As the war's first injured soldier, Alva was an instant celebrity. He was on "Oprah." President Bush awarded him the Purple Heart. Donald Rumsfeld visited. And strangers in Alva's native San Antonio still insist on paying for his dinner at Chili's. Last fall Alva, 36, contacted the Human Rights Campaign, the gay rights group, and asked to be involved in its lobbying effort. Today he'll stand alongside Rep. Martin Meehan (D-Mass.) when he introduces a bill to repeal the military's "Don't ask, don't tell" policy on gay, lesbian and bisexual military personnel.
Q. Why didn't you come out sooner?
A.Eventually my notoriety -- "the injured soldier" -- will wear off. And I can almost hear it now -- "Oh, yeah, he's that gay Marine." I'm okay with that. The truth is, something's wrong with this ban. I have to say something. I mean, you're asking men and women to lie about their orientation, to keep their personal lives private, so they can defend the rights and freedoms of others in this country, and be told, "Well, oh, yeah, if you ever decide to really meet someone of the same sex and you want the same rights, sorry, buddy, you don't have the right." That's one factor. The other factor is, we're losing probably thousands of men and women that are skilled at certain types of jobs, from air traffic controllers to linguists, because of this broken policy.
Q.You come from a military family?
I come from a family of servicemen. My dad, Fidelis, is a Vietnam vet. My grandfather, also named Fidelis, was a World War II and Korean War veteran. I was named after them. My middle name is Fidelis. Fidelis means "always faithful."
Q. What does sexual orientation -- gay, straight, bisexual -- have to do with being a soldier? A Marine?
First, thanks for recognizing that I am a Marine. Second, to answer your question, I have tons and tons of friends that were in the military at the time who knew I was gay because I confided in them. Everybody had the same reaction: "What's the big deal?" . . . The respect was still there. Your job is what you're doing at its best. Your personal life, your private life, is something you do after work. What's funny is, when I was based in San Diego, Calif., people would go to a gay club and everyone would have a haircut like mine. They had their dog tags on. But come Monday morning, nobody talked about it, nobody dealt with it, everybody was back to work.

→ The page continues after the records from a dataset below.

`config.mk`:
```
export PLATFORM = sky130hd
export DESIGN_NAME = frequency_counter_measure_controller_core
export DESIGN_NICKNAME = d
export VERILOG_FILES = /design/src/hdl/fcmc_pkg.sv /design/src/hdl/fcmc_in_reg.sv /design/src/hdl/fcmc_fsm.sv /design/src/hdl/frequency_counter_measure_controller_core.sv
export SDC_FILE = /design/constraint.sdc
export NUM_CORES = 1
export LEC_CHECK = 0
export BUFFER_PORTS_ARGS = -buffer_cell sky130_fd_sc_hd__buf_2
export CAP_MARGIN = 20
export CELL_PAD_IN_SITES_DETAIL_PLACEMENT = 0
export CELL_PAD_IN_SITES_GLOBAL_PLACEMENT = 1
export CORE_ASPECT_RATIO = 0.75
export CORE_MARGIN = 3
export CORE_UTILIZATION = 48
export DETAILED_ROUTE_END_ITERATION = 16
export PLACE_DENSITY = 0.92
export SYNTH_ARGS = -nofsm -noshare
export SYNTH_HDL_FRONTEND = slang
export SYNTH_SLANG_ARGS = --single-unit
```
`constraint.sdc`:
```
create_clock -name aclk -period 5.45 [get_ports aclk]
set_input_delay 1.09 -clock aclk [delete_from_list [all_inputs] [get_ports aclk]]
set_output_delay 1.09 -clock aclk [all_outputs]
set_load 0.1 [all_outputs]
```
`src/hdl/fcmc_pkg.sv`:
```
// Package for the frequency counter measure controller.
// Holds the poll and result beat types and the phase codes.
// No dependencies.
`default_nettype none

package fcmc_pkg;

    localparam int CountWidth = 32;
    localparam int ByteWidth  = 8;
    localparam int SelWidth   = 2;
    localparam int SentWidth  = 4;

    localparam logic [ByteWidth-1:0] StartMask    = 8'h80;
    localparam logic [ByteWidth-1:0] ChannelMask  = 8'h03;
    localparam logic [ByteWidth-1:0] TimebaseMask = 8'h0C;
    localparam logic [ByteWidth-1:0] IndexMask    = 8'h70;
    localparam logic [SentWidth-1:0] SentOne      = 4'h1;

    localparam logic [SentWidth-1:0] SentMeasLoad = 4'd0;
    localparam logic [SentWidth-1:0] SentRefLoad  = 4'd4;
    localparam logic [SentWidth-1:0] SentDone     = 4'd8;

    // Phase codes as seen on the result port.
    localparam logic [1:0] PhaseCodeStartup  = 2'd0;
    localparam logic [1:0] PhaseCodeIdle     = 2'd1;
    localparam logic [1:0] PhaseCodeMeasure  = 2'd2;
    localparam logic [1:0] PhaseCodeTransmit = 2'd3;

    typedef enum logic [3:0] {
        PH_STARTUP  = 4'b0001,
        PH_IDLE     = 4'b0010,
        PH_MEASURE  = 4'b0100,
        PH_TRANSMIT = 4'b1000
    } phase_t;

    typedef struct packed {
        logic [ByteWidth-1:0]  rx_byte;
        logic                  meas_valid;
        logic [CountWidth-1:0] meas_count;
        logic [CountWidth-1:0] ref_count;
        logic                  uart_busy;
    } poll_t;

    typedef struct packed {
        logic [SelWidth-1:0]  channel_sel;
        logic [SelWidth-1:0]  timebase_sel;
        logic [ByteWidth-1:0] led_byte;
        logic                 start_level;
        logic                 reset_level;
        logic [ByteWidth-1:0] tx_byte;
        logic                 tx_strobe;
        logic [1:0]           phase;
    } result_t;

    function automatic logic [1:0] phase_code(input phase_t ph);
        logic [1:0] code;
        unique case (ph)
            PH_STARTUP:  code = PhaseCodeStartup;
            PH_IDLE:     code = PhaseCodeIdle;
            PH_MEASURE:  code = PhaseCodeMeasure;
            PH_TRANSMIT: code = PhaseCodeTransmit;
            default:     code = PhaseCodeStartup;
        endcase
        return code;
    endfunction

endpackage

`default_nettype wire

```
`src/hdl/fcmc_in_reg.sv`:
```
// Input register stage for the measure controller.
// Captures one poll beat and holds it until the control stage takes it.
// Depends on fcmc_pkg.
`default_nettype none

module fcmc_in_reg (
    input  wire logic          aclk,
    input  wire logic          aresetn,
    input  wire logic          s_valid,
    output logic               s_ready,
    input  wire fcmc_pkg::poll_t s_item,
    output logic               item_valid,
    output fcmc_pkg::poll_t    item,
    input  wire logic          item_take
);
    import fcmc_pkg::*;

    logic  valid_reg;
    logic  valid_next;
    poll_t item_reg;

    // The stage frees up in the same cycle its beat is taken.
    assign s_ready = !valid_reg || item_take;

    always_comb begin
        valid_next = valid_reg;
        if (s_ready) begin
            valid_next = s_valid;
        end
    end

    always_ff @(posedge aclk) begin
        if (!aresetn) begin
            valid_reg <= 1'b0;
        end else begin
            valid_reg <= valid_next;
        end
    end

    always_ff @(posedge aclk) begin
        if (s_valid && s_ready) begin
            item_reg <= s_item;
        end
    end

    assign item_valid = valid_reg;
    assign item       = item_reg;

endmodule

`default_nettype wire

```
`src/hdl/fcmc_fsm.sv`:
```
// Phase sequencer, capture and byte shifter of the measure controller,
// with the result register. Depends on fcmc_pkg.
`default_nettype none

module fcmc_fsm (
    input  wire logic            aclk,
    input  wire logic            aresetn,
    input  wire logic            item_valid,
    input  wire fcmc_pkg::poll_t item,
    output logic                 item_take,
    output logic                 m_valid,
    input  wire logic            m_ready,
    output fcmc_pkg::result_t    result
);
    import fcmc_pkg::*;

    phase_t                phase_reg,     phase_next;
    logic [SentWidth-1:0]  sent_reg,      sent_next;
    logic [CountWidth-1:0] shift_reg,     shift_next;
    logic [CountWidth-1:0] meas_reg,      meas_next;
    logic [CountWidth-1:0] ref_reg,       ref_next;
    logic [SelWidth-1:0]   channel_reg,   channel_next;
    logic [SelWidth-1:0]   timebase_reg,  timebase_next;
    logic [ByteWidth-1:0]  led_reg,       led_next;
    logic                  start_reg,     start_next;
    logic                  rst_line_reg,  rst_line_next;
    logic [ByteWidth-1:0]  tx_reg,        tx_next;
    logic                  strobe;
    logic [CountWidth-1:0] word;
    logic [SentWidth-1:0]  echo_index;

    logic    m_valid_reg, m_valid_next;
    result_t result_reg,  result_next;

    assign item_take  = item_valid && (!m_valid_reg || m_ready);
    assign echo_index = {1'b0, 3'((item.rx_byte & IndexMask) >> 4)};

    always_comb begin
        phase_next    = phase_reg;
        sent_next     = sent_reg;
        shift_next    = shift_reg;
        meas_next     = meas_reg;
        ref_next      = ref_reg;
        channel_next  = channel_reg;
        timebase_next = timebase_reg;
        led_next      = led_reg;
        start_next    = start_reg;
        rst_line_next = rst_line_reg;
        tx_next       = tx_reg;
        strobe        = 1'b0;
        word          = shift_reg;

        unique case (phase_reg)
            PH_STARTUP: begin
                phase_next = PH_IDLE;
            end
            PH_IDLE: begin
                if ((item.rx_byte & StartMask) != '0) begin
                    channel_next  = SelWidth'(item.rx_byte & ChannelMask);
                    timebase_next = SelWidth'((item.rx_byte & TimebaseMask) >> 2);
                    led_next      = item.rx_byte;
                    rst_line_next = 1'b0;
                    start_next    = 1'b1;
                    phase_next    = PH_MEASURE;
                end
            end
            PH_MEASURE: begin
                if (item.meas_valid) begin
                    start_next    = 1'b0;
                    meas_next     = item.meas_count;
                    ref_next      = item.ref_count;
                    sent_next     = '0;
                    rst_line_next = 1'b1;
                    phase_next    = PH_TRANSMIT;
                end
            end
            PH_TRANSMIT: begin
                if (!item.uart_busy) begin
                    start_next = 1'b0;
                    // The measured count goes first, then the reference count.
                    if (sent_reg == SentMeasLoad) begin
                        word = meas_reg;
                    end
                    if (sent_reg == SentRefLoad) begin
                        word = ref_reg;
                    end
                    if (sent_reg == SentDone) begin
                        tx_next    = '0;
                        phase_next = PH_IDLE;
                    end
                    shift_next = word;
                    if (echo_index == sent_reg) begin
                        tx_next    = word[CountWidth-1 -: ByteWidth];
                        strobe     = 1'b1;
                        shift_next = {word[CountWidth-ByteWidth-1:0], {ByteWidth{1'b0}}};
                        sent_next  = sent_reg + SentOne;
                    end
                end
            end
            default: begin
                phase_next = PH_STARTUP;
            end
        endcase
    end

    always_comb begin
        result_next.channel_sel  = channel_next;
        result_next.timebase_sel = timebase_next;
        result_next.led_byte     = led_next;
        result_next.start_level  = start_next;
        result_next.reset_level  = rst_line_next;
        result_next.tx_byte      = tx_next;
        result_next.tx_strobe    = strobe;
        result_next.phase        = phase_code(phase_next);

        m_valid_next = m_valid_reg;
        if (item_take) begin
            m_valid_next = 1'b1;
        end else if (m_ready) begin
            m_valid_next = 1'b0;
        end
    end

    always_ff @(posedge aclk) begin
        if (!aresetn) begin
            phase_reg    <= PH_STARTUP;
            sent_reg     <= '0;
            shift_reg    <= '0;
            meas_reg     <= '0;
            ref_reg      <= '0;
            channel_reg  <= '0;
            timebase_reg <= '0;
            led_reg      <= '0;
            start_reg    <= 1'b0;
            rst_line_reg <= 1'b0;
            tx_reg       <= '0;
            m_valid_reg  <= 1'b0;
        end else begin
            if (item_take) begin
                phase_reg    <= phase_next;
                sent_reg     <= sent_next;
                shift_reg    <= shift_next;
                meas_reg     <= meas_next;
                ref_reg      <= ref_next;
                channel_reg  <= channel_next;
                timebase_reg <= timebase_next;
                led_reg      <= led_next;
                start_reg    <= start_next;
                rst_line_reg <= rst_line_next;
                tx_reg       <= tx_next;
            end
            m_valid_reg <= m_valid_next;
        end
    end

    always_ff @(posedge aclk) begin
        if (item_take) begin
            result_reg <= result_next;
        end
    end

    assign m_valid = m_valid_reg;
    assign result  = result_reg;

endmodule

`default_nettype wire

```
`src/hdl/frequency_counter_measure_controller_core.sv`:
```
// Top level of the frequency counter measure controller.
// Instantiates fcmc_in_reg and fcmc_fsm; depends on fcmc_pkg.
//
//   Channel | Direction | Handshake          | Beat contents
//   s_      | in        | s_valid / s_ready  | one poll: command, valid flag, counts, busy
//   m_      | out       | m_valid / m_ready  | one result: held lines, tx byte, strobe, phase
//
// Polls go in every cycle unless m_ready stalls; results pass the input, then result register.
// The phase register and byte shifter update once per beat, as it leaves the input register.
// Reset is synchronous, active low, and returns the controller to the startup phase.
// A stall on m_ready holds the result register, and the input register keeps one more poll.
`default_nettype none

module frequency_counter_measure_controller_core (
    input  wire logic        aclk,
    input  wire logic        aresetn,
    input  wire logic        s_valid,
    output logic             s_ready,
    input  wire logic [7:0]  s_rx_byte,
    input  wire logic        s_meas_valid,
    input  wire logic [31:0] s_meas_count,
    input  wire logic [31:0] s_ref_count,
    input  wire logic        s_uart_busy,
    output logic             m_valid,
    input  wire logic        m_ready,
    output logic [1:0]       m_channel_sel,
    output logic [1:0]       m_timebase_sel,
    output logic [7:0]       m_led_byte,
    output logic             m_start_level,
    output logic             m_reset_level,
    output logic [7:0]       m_tx_byte,
    output logic             m_tx_strobe,
    output logic [1:0]       m_phase
);
    import fcmc_pkg::*;

    poll_t   s_item;
    poll_t   item;
    logic    item_valid;
    logic    item_take;
    result_t result;

    always_comb begin
        s_item.rx_byte    = s_rx_byte;
        s_item.meas_valid = s_meas_valid;
        s_item.meas_count = s_meas_count;
        s_item.ref_count  = s_ref_count;
        s_item.uart_busy  = s_uart_busy;
    end

    fcmc_in_reg u_in_reg (
        .aclk       (aclk),
        .aresetn    (aresetn),
        .s_valid    (s_valid),
        .s_ready    (s_ready),
        .s_item     (s_item),
        .item_valid (item_valid),
        .item       (item),
        .item_take  (item_take)
    );

    fcmc_fsm u_fsm (
        .aclk       (aclk),
        .aresetn    (aresetn),
        .item_valid (item_valid),
        .item       (item),
        .item_take  (item_take),
        .m_valid    (m_valid),
        .m_ready    (m_ready),
        .result     (result)
    );

    assign m_channel_sel  = result.channel_sel;
    assign m_timebase_sel = result.timebase_sel;
    assign m_led_byte     = result.led_byte;
    assign m_start_level  = result.start_level;
    assign m_reset_level  = result.reset_level;
    assign m_tx_byte      = result.tx_byte;
    assign m_tx_strobe    = result.tx_strobe;
    assign m_phase        = result.phase;

endmodule

`default_nettype wire

```
==> impl_results.md <==
- Drc violations: 0
- Antenna diodes: 0
- Fin crit period: about 2.9 ns
- Crit start category: primary input
- DPL Wire Length: roughly 11 mm
- Worst-margin pin slew: just over 0.8 ns
- Reg clk slew, reported paths: approximately 0.060 ns
- Total setup buffers inserted after CTS: 0
- Cells after Synth: ~850
- Global placer's final weighted congestion: around 0.82
- Routed Antenna Nets: 0
- Final setup viols: 0
- Yosys reg bits: about 230
- Main synth FF type: dfxtp_1
- # clock sinks: roughly 230
- Top post-synthesis cells by area: edfxtp_1 33%, dfxtp_1 29%, nand2_1 8.4%
- DR iter-0 viols: 489
- Status: complete, no violations
- Die area: around 0.020 sq mm
- GR Util met2: about a quarter
- H-tree depth: 1
- YS warnings: 0
- Post_cts resized: 0
- Largest net degree at the start of global routing: between 60 and 70
- Worst Path Arrival: roughly 1.8 ns
- CTS buffer count: 22
- GR peak layer: met1
- Highest clock rate: 0.3485 GHz
- DR vias: 6,045
- Setup Skew: 0.01253 ns
- GR Overflow Total: 0
- Area leader, netlist: edfxtp_1
- Slew Limit Fails: 0
- Worst-path fanout max: 3
- Worst hold path class: register to register
- Crit. End Element: output pin
- Cell leakage power: 3.668 nW
- Post-synthesis average cell area: about 11 sq um
- Peak VDD IR: 0.0002692 V
- Initial antenna violation count: 0
- Initial Util: between 40% and 50%
- Commonest cells after routing, fill and taps aside: 201 x nand2_1, 127 x dfxtp_1, 114 x a21oi_1
- Sequential area share after synthesis: roughly three fifths
- Fraction of registers with async set/reset: 0%
- Final Cycle Share: a little over half
- Core area: between 0.015 and 0.02 sq mm
- Routed WL: around 18 mm
- RSZ-0062 raised after global routing: false
- P per Cell Area: approximately 330 mW/mm^2
- Final #Nets: approximately 1,000
- Max Cap Viol: 0
- Area Overhead vs Synth: 14.30%
- Relative slew slack: 45.56%
- Clk Latency, worst-skew pair: 0.50 ns
- Clock root cell: clkbuf_16
- Grt met3 use: 3.424%
- Synth Net Count: 928
- CTS Hold Buffers Added: 0
- Final hold violation count: 0
- Slack of the critical path: 2.580 ns
- Netlist Area Pre-Place: ~0.0090 sq mm
- Synth cell types: 50
- Most common cell after layout, fill and taps aside: nand2_1
- EDFF count, synth: 99
- M1 GR Usage: 28.04%
- Pre-CTS setup slack: between 2 and 2.5 ns
- Total Neg Setup Slack: 0 ns
- Die H: around 120 um
- Largest register FFs: 74
- Ratio of cells with drive above 1 in the final layout: 19.30%
- Ports: 105
- Post-synth top area share: 33.11%
- Via density: a little over 5
- Clock Path Buffers: 3
- CTS tree: yes
- Global Route Usage Sum: 17.34%
- Port Buf Inserts: approximately 100
- Wire length per cell: roughly 15 um
- Die W: roughly 160 um
- Setup CP Type: primary input to output pin
- Rows: 42
- Pre-antenna DRT Iters: 7
- First-pass GRT wire length: 28.85 mm
- Number of global-route vias before repair: around 5,600
- Required @ worst endpoint: between 4 and 5 ns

Q. So when you were applying to be a Marine in 1990, before "Don't ask, don't tell" was implemented, the application asked for your sexual orientation?
It did.
Q. What did you put down?
I lied, I lied. The lying is what I hated most -- why I had to do it, why I had to keep on doing it, the toll it took on me.
Q. You're wearing a wedding band. What do you tell people when they ask you about your wife?
That happens all the time. It just happened on my way here to Washington, waiting on the plank as I boarded a plane. This very nice woman next to me said she recognized me. She looked at my ring and asked about my wife. I told her I have a partner. His name is Darrell. She paused and said, "Good for you."